Stored data:
▶

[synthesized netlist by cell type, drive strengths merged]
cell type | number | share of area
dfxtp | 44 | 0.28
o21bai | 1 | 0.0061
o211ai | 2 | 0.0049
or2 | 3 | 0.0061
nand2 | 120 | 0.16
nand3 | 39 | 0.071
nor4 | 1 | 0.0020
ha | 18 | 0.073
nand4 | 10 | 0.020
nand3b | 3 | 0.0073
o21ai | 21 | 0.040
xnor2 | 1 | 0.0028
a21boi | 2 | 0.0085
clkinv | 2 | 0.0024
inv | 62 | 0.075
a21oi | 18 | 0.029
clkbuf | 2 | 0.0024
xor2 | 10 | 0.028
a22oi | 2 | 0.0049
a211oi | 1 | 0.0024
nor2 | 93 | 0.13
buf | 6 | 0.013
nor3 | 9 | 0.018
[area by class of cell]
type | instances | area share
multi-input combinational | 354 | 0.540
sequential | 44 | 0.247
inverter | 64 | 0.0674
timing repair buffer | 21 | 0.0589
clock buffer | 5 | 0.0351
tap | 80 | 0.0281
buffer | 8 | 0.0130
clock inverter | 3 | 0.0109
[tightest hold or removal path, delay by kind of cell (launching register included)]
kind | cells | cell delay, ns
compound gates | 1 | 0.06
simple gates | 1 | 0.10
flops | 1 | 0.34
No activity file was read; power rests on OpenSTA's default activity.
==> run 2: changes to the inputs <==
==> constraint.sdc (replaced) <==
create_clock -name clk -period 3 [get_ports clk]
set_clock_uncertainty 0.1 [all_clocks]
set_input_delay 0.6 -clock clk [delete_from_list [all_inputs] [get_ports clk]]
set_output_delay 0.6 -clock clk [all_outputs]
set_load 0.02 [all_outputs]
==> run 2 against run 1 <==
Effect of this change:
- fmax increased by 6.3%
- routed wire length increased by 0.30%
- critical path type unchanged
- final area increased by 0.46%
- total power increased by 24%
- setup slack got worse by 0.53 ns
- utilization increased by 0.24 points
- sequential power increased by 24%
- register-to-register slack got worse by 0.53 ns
### config.mk
export PLATFORM = sky130hd
export DESIGN_NAME = wb_writeback_unit
export DESIGN_NICKNAME = d
export VERILOG_FILES = /design/src/rtl/wb_pkg.sv /design/src/rtl/wb_rr_arb2.sv /design/src/rtl/wb_writeback_unit.sv
export SDC_FILE = /design/constraint.sdc
export NUM_CORES = 1
export LEC_CHECK = 0
export CAP_MARGIN = 25
export CORE_UTILIZATION = 46
export DETAILED_ROUTE_END_ITERATION = 8
export PLACE_DENSITY = 0.86
export SKIP_CTS_REPAIR_TIMING = 1
export SYNTH_ARGS = -nofsm -noshare
export SYNTH_HDL_FRONTEND = slang
export SYNTH_SLANG_ARGS = --single-unit
### constraint.sdc
create_clock -name clk -period 6.9 [get_ports clk]
set_input_delay 1.38 -clock clk [delete_from_list [all_inputs] [get_ports clk]]
set_output_delay 1.38 -clock clk [all_outputs]
set_load 0.03 [all_outputs]
### src/rtl/wb_pkg.sv
`default_nettype none
// ============================================================================
//  Module  : wb_pkg
//  Purpose : Shared types and constants for the writeback unit.
//            XLEN / REG_AW give the default result width and register index
//            width; wb_req_t bundles one producer result; wb_src_e names the
//            two producers (ALU = 0, LSU = 1).
//  Rev     : 1.0  initial release
// ============================================================================
package wb_pkg;

  localparam int XLEN   = 32;
  localparam int REG_AW = 5;

  typedef struct packed {
    logic [REG_AW-1:0] dest;
    logic [XLEN-1:0]   data;
  } wb_req_t;

  typedef enum logic {
    SRC_ALU = 1'b0,
    SRC_LSU = 1'b1
  } wb_src_e;

endpackage : wb_pkg
`default_nettype wire

### src/rtl/wb_rr_arb2.sv
`default_nettype none
// ============================================================================
//  Module  : wb_rr_arb2
//  Purpose : Two-request arbiter producing a one-hot grant in the same cycle.
//            Round-robin mode: on a conflict the source named by the pointer
//            wins and the pointer then moves to the loser. Fixed-priority
//            mode: request 1 (LSU) always wins a conflict.
//  Ports   : clk     in   clock
//            rst     in   asynchronous active-high reset; forces gnt_o to 0
//            req_i   in   [1:0] requests, bit 0 = ALU, bit 1 = LSU
//            gnt_o   out  [1:0] one-hot grant
//  Rev     : 1.0  initial release
// ============================================================================
module wb_rr_arb2
  import wb_pkg::*;
#(
  parameter bit FIXED_PRIO = 1'b0
) (
  input  logic       clk,
  input  logic       rst,
  input  logic [1:0] req_i,
  output logic [1:0] gnt_o
);

  wb_src_e ptr_q;
  wb_src_e ptr_d;

  always_comb begin
    gnt_o = 2'b00;
    ptr_d = ptr_q;
    if (!rst) begin
      unique case (req_i)
        2'b01:   gnt_o = 2'b01;
        2'b10:   gnt_o = 2'b10;
        2'b11: begin
          if (FIXED_PRIO) begin
            gnt_o = 2'b10;
          end else begin
            gnt_o = (ptr_q == SRC_ALU) ? 2'b01 : 2'b10;
            // Every grant is a transfer, so the loser gets the next conflict.
            ptr_d = (ptr_q == SRC_ALU) ? SRC_LSU : SRC_ALU;
          end
        end
        default: gnt_o = 2'b00;
      endcase
    end
  end

  always_ff @(posedge clk or posedge rst) begin
    if (rst) begin
      ptr_q <= SRC_ALU;
    end else begin
      ptr_q <= ptr_d;
    end
  end

endmodule : wb_rr_arb2
`default_nettype wire

### src/rtl/wb_writeback_unit.sv
`default_nettype none
// ============================================================================
//  Module  : wb_writeback_unit
//  Purpose : Writeback stage. Arbitrates ALU and LSU results, issues one
//            registered register-file write per cycle and tracks which
//            registers have a write in flight (busy scoreboard).
//  Ports   : clk, rst              clock / async active-high reset
//            alu_valid_i/ready_o   ALU handshake, alu_dest_i, alu_data_i
//            lsu_valid_i/ready_o   LSU handshake, lsu_dest_i, lsu_data_i
//            issue_en_i/dest_i     decode marks issue_dest_i as pending
//            wr_en_o/dest_o/data_o registered regfile write port
//            busy_o                pending-write vector, bit 0 always 0
//  Rev     : 1.0  initial release
// ============================================================================
module wb_writeback_unit #(
  parameter int XLEN     = 32,
  parameter int NREGS    = 32,
  parameter bit LSU_PRIO = 1'b0
) (
  input  logic                     clk,
  input  logic                     rst,
  input  logic                     alu_valid_i,
  output logic                     alu_ready_o,
  input  logic [$clog2(NREGS)-1:0] alu_dest_i,
  input  logic [XLEN-1:0]          alu_data_i,
  input  logic                     lsu_valid_i,
  output logic                     lsu_ready_o,
  input  logic [$clog2(NREGS)-1:0] lsu_dest_i,
  input  logic [XLEN-1:0]          lsu_data_i,
  input  logic                     issue_en_i,
  input  logic [$clog2(NREGS)-1:0] issue_dest_i,
  output logic                     wr_en_o,
  output logic [$clog2(NREGS)-1:0] wr_dest_o,
  output logic [XLEN-1:0]          wr_data_o,
  output logic [NREGS-1:0]         busy_o
);

  import wb_pkg::*;

  localparam int AW = $clog2(NREGS);

  logic [1:0]      gnt;
  logic            xfer;
  wb_src_e         sel_src;
  logic [AW-1:0]   sel_dest;
  logic [XLEN-1:0] sel_data;

  logic            wr_en_q,   wr_en_d;
  logic [AW-1:0]   wr_dest_q;
  logic [XLEN-1:0] wr_data_q;
  logic [NREGS-1:0] busy_q, busy_d;
  logic [NREGS-1:0] set_vec, clr_vec;

  // --------------------------------------------------------------------------
  // Arbitration: a grant is always a transfer since nothing else stalls.
  // --------------------------------------------------------------------------
  wb_rr_arb2 #(
    .FIXED_PRIO (LSU_PRIO)
  ) u_arb (
    .clk   (clk),
    .rst   (rst),
    .req_i ({lsu_valid_i, alu_valid_i}),
    .gnt_o (gnt)
  );

  assign alu_ready_o = gnt[0];
  assign lsu_ready_o = gnt[1];
  assign xfer        = |gnt;

  // --------------------------------------------------------------------------
  // Result mux
  // --------------------------------------------------------------------------
  always_comb begin
    sel_src  = gnt[1] ? SRC_LSU : SRC_ALU;
    sel_dest = (sel_src == SRC_LSU) ? lsu_dest_i : alu_dest_i;
    sel_data = (sel_src == SRC_LSU) ? lsu_data_i : alu_data_i;
    // x0 results are consumed but never written.
    wr_en_d  = xfer && (sel_dest != '0);
  end

  // --------------------------------------------------------------------------
  // Output register stage: dest/data keep their last values when idle.
  // --------------------------------------------------------------------------
  always_ff @(posedge clk or posedge rst) begin
    if (rst) begin
      wr_en_q   <= 1'b0;
      wr_dest_q <= '0;
      wr_data_q <= '0;
    end else begin
      wr_en_q <= wr_en_d;
      if (xfer) begin
        wr_dest_q <= sel_dest;
        wr_data_q <= sel_data;
      end
    end
  end

  assign wr_en_o   = wr_en_q;
  assign wr_dest_o = wr_dest_q;
  assign wr_data_o = wr_data_q;

  // --------------------------------------------------------------------------
  // Scoreboard. Bit 0 is never decoded, so x0 can neither set nor clear.
  // A same-cycle set overrides a clear: the issued instruction is newer.
  // --------------------------------------------------------------------------
  always_comb begin
    set_vec = '0;
    clr_vec = '0;
    for (int i = 1; i < NREGS; i++) begin
      set_vec[i] = issue_en_i && (issue_dest_i == AW'(i));
      clr_vec[i] = xfer && (sel_dest == AW'(i));
    end
    busy_d    = (busy_q & ~clr_vec) | set_vec;
    busy_d[0] = 1'b0;
  end

  always_ff @(posedge clk or posedge rst) begin
    if (rst) begin
      busy_q <= '0;
    end else begin
      busy_q <= busy_d;
    end
  end

  assign busy_o = busy_q;

endmodule : wb_writeback_unit
`default_nettype wire
==> metrics <==
PD cells 285 nW/µm²; internal power 979 µW; endpoints failing setup 0; worst min-delay path class flop to flop; Die Y 91.4 µm; post-DR wirelength/cell 18.0 µm; Antenna diodes 0; switch share 0.371; CP endpoint kind primary output; DIE WIDTH 91.4 µm; largest net degree at the start of global routing 57; DR vias/cell 5.93; H-Tree Depth 3; core area 7730 µm²; Cells after DPL 623; Top Ports 156; TritonRoute pass-1 iters 7; FP Rows 32; CTS max path bufs 2; Worst Path Arrival 4.11 ns; final WL 11.5 mm; Req. time, crit path 5.52 ns; Post-layout nets 616; WS Path Type input port to primary output; Finished Cell Area 5480 µm²; max_slew headroom 0.259; first-pass GRT wire length 18.5 mm; Synth Register Bits 70; max cap viols 0; top cell type's share of synthesized area 0.477; outcome complete, no violations; CP max FO 33; fmax 0.182 GHz; unrepaired setup endpoints after global routing no; # port buffers 154; worst path cell trace clkdlybuf4s50_1, and2b_4, nand2_1, inv_1, buf_4, clkdlybuf4s50_1; GRT Total Usage 0.282; Sum Neg Setup Slack 0 ns; CP max-delay cell clkdlybuf4s50_1; Overflow after GRT 0; Comb pwr share 0.402; clock latency on the worst-skew pair 0.35 ns; Fillers 580; most frequent cells in the layout 154 x clkdlybuf4s50_1, 84 x nand2_1, 70 x dfrtp_1, 32 x a22oi_1, 23 x inv_1; CTS tree done; Net Switching 579 µW; synthesized area 3670 µm²; EDFF count, synth 0; DR iter-0 viols 351; Placed Area 5250 µm²; routed wl met3 808 µm; met2 WL 5.56 mm; sequential area share after synthesis 0.477; sequential share of power 0.356; Residual DRC 0; initial antenna violation count 0; Met1 Wirelength 4.75 mm; CTS Buf Count 9; max-slew violations 0; hpwl dp 8.28 mm; Vias 3790; final count of hold timing violations 0; die area 8350 µm²; Synth area leader dfrtp_1; Static Leak 0.00228 µW; starting density of the core 0.475; Layout Cells excl Fill 639; clk sinks 70; ranking of synthesized cells by area dfrtp_1 48%, nand2_1 8.6%, a22oi_1 6.5%; share of post-route cells with drive strength above 1 0.0596; Async S/R FF share, synth 1.00; crit start category input port; Clk pwr share 0.242; clk_skew 0.0110 ns; Unique masters post-synth 46; synth warn 0; fin crit share 0.796; CP most frequent cell clkdlybuf4s50_1; Design Power 1560 µW; most common cell after layout, fill and taps aside clkdlybuf4s50_1; clk root buf clkbuf_8; post-synthesis cell count 389; clk slew on worst S/H paths 0.07 ns; fin crit period 5.49 ns; top routing layer in use met4; antenna-violating nets left 0; Post-Syn Area per Cell 9.44 µm²; Area Growth Syn to Fin 49.1%; Slew @ Worst Pin 1.11 ns; Primary FF master, synth dfrtp_1; Synthesized Nets 473; peak supply drop 0.212 mV; GP Congestion 0.885; vias in the first global route 3742; Critical Path Max Stage Delay 0.77 ns
power groups by stage:
stage / combinational [µW] / sequential [µW] / clock, µW
after floorplan: 173 / 734 / 0
after global placement: 614 / 559 / 0
after detailed placement: 623 / 562 / 0
after CTS: 627 / 556 / 380
after global routing: 663 / 565 / 395
final: 627 / 555 / 376
path summary, 6_finish.rpt:
| check | startpoint | endpoint | slack [ns] | cells past startpoint |
|---|---|---|---|---|
| worst max-delay path | rst | lsu_ready_o | 1.41 | 6 |
| worst min-delay path | wr_dest_o[1] | wr_dest_o[1] | 0.49 | 2 |
| worst max register to register | u_arb.ptr_q | busy_o[14] | 4.46 | 4 |
| worst min register to register | wr_dest_o[1] | wr_dest_o[1] | 0.49 | 2 |
| max in group asynchronous | rst | wr_en_o | 3.90 | 3 |
| min in group asynchronous | rst | wr_data_o[13] | 2.04 | 2 |
per-stage QoR:
stage	hold WS, ns	util	setup slack, ns
2_1_floorplan	0.479	-	1.95
3_3_place_gp	0.467	0.680	1.51
3_5_place_dp	0.482	0.680	1.45
4_1_cts	0.497	0.709	1.43
5_1_grt	0.524	0.709	1.24
6_report	0.493	0.709	1.41
layout make-up:
type                            count  area, µm²  area share
Clock inverter                      5       82.6      0.0151
Inverter                           24       91.3      0.0167
Timing Repair Buffer              158       1570       0.287
Clock buffer                       11        141      0.0258
Multi-Input combinational cell    269       1710       0.312
Tap cell                          102        128      0.0233
Sequential cell                    70       1750       0.320
worst max-delay path, delay by kind of cell:
kind / cells / cell delay, ns
AND/OR/NAND/NOR: 2 / 0.75
buffers and inverters: 4 / 1.98
cell usage after synthesis (2+ instances only):
| library cell | count |
|---|---|
| nor3_1 | 8 |
| or4_1 | 6 |
| nor2b_1 | 2 |
| nand3_1 | 2 |
| nor4bb_1 | 2 |
| dfrtp_1 | 70 |
| buf_2 | 6 |
| or2_2 | 3 |
| o21ai_0 | 11 |
| mux2i_1 | 4 |
| a32o_1 | 7 |
| a22o_1 | 2 |
| o32ai_1 | 6 |
| inv_1 | 24 |
| o2bb2ai_1 | 3 |
| a22oi_1 | 32 |
| o22ai_1 | 7 |
| nand2_1 | 84 |
| a2111oi_2 | 2 |
| nand2b_1 | 10 |
| a2111oi_0 | 3 |
| nor4_1 | 11 |
| nor2_1 | 7 |
| o221ai_1 | 8 |
| nand4b_1 | 3 |
| clkbuf_1 | 14 |
| a211oi_1 | 13 |
| buf_4 | 4 |
| a211o_1 | 18 |
metal layers:
layer,vias to the layer above,GRT usage
met2,203,0.458
li1,1740,-
met3,32,0.0511
met5,-,0
met4,0,0.136
met1,1815,0.365
cell families (layout without fill, tap and decap cells):
group	Yosys count	count (layout)	share of synthesized area
buffers and inverters	50	198	0.0593
xor gates and xnor gates	1	1	0.00238
DFF	70	70	0.477
other	1	1	0.00102
AOI/OAI and AO/OA	120	120	0.260
and+or+nand+nor	143	143	0.189
muxes	4	4	0.0109
flip-flops by register name, indices dropped and copies added (netlist names):
register and flops:
wr_dest_o 5, wr_en_o 1, busy_o 31, u_arb.ptr_q 1
wr_data_o 32
No activity file was read; power rests on OpenSTA's default activity.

◀

**Activity:**
Please repeat word for word the lines above that run from the beginning through the line containing "compound gates | 1 | 0.06", keeping both the first and that last line.

**Exercise solution:**
[synthesized netlist by cell type, drive strengths merged]
cell type | number | share of area
dfxtp | 44 | 0.28
o21bai | 1 | 0.0061
o211ai | 2 | 0.0049
or2 | 3 | 0.0061
nand2 | 120 | 0.16
nand3 | 39 | 0.071
nor4 | 1 | 0.0020
ha | 18 | 0.073
nand4 | 10 | 0.020
nand3b | 3 | 0.0073
o21ai | 21 | 0.040
xnor2 | 1 | 0.0028
a21boi | 2 | 0.0085
clkinv | 2 | 0.0024
inv | 62 | 0.075
a21oi | 18 | 0.029
clkbuf | 2 | 0.0024
xor2 | 10 | 0.028
a22oi | 2 | 0.0049
a211oi | 1 | 0.0024
nor2 | 93 | 0.13
buf | 6 | 0.013
nor3 | 9 | 0.018
[area by class of cell]
type | instances | area share
multi-input combinational | 354 | 0.540
sequential | 44 | 0.247
inverter | 64 | 0.0674
timing repair buffer | 21 | 0.0589
clock buffer | 5 | 0.0351
tap | 80 | 0.0281
buffer | 8 | 0.0130
clock inverter | 3 | 0.0109
[tightest hold or removal path, delay by kind of cell (launching register included)]
kind | cells | cell delay, ns
compound gates | 1 | 0.06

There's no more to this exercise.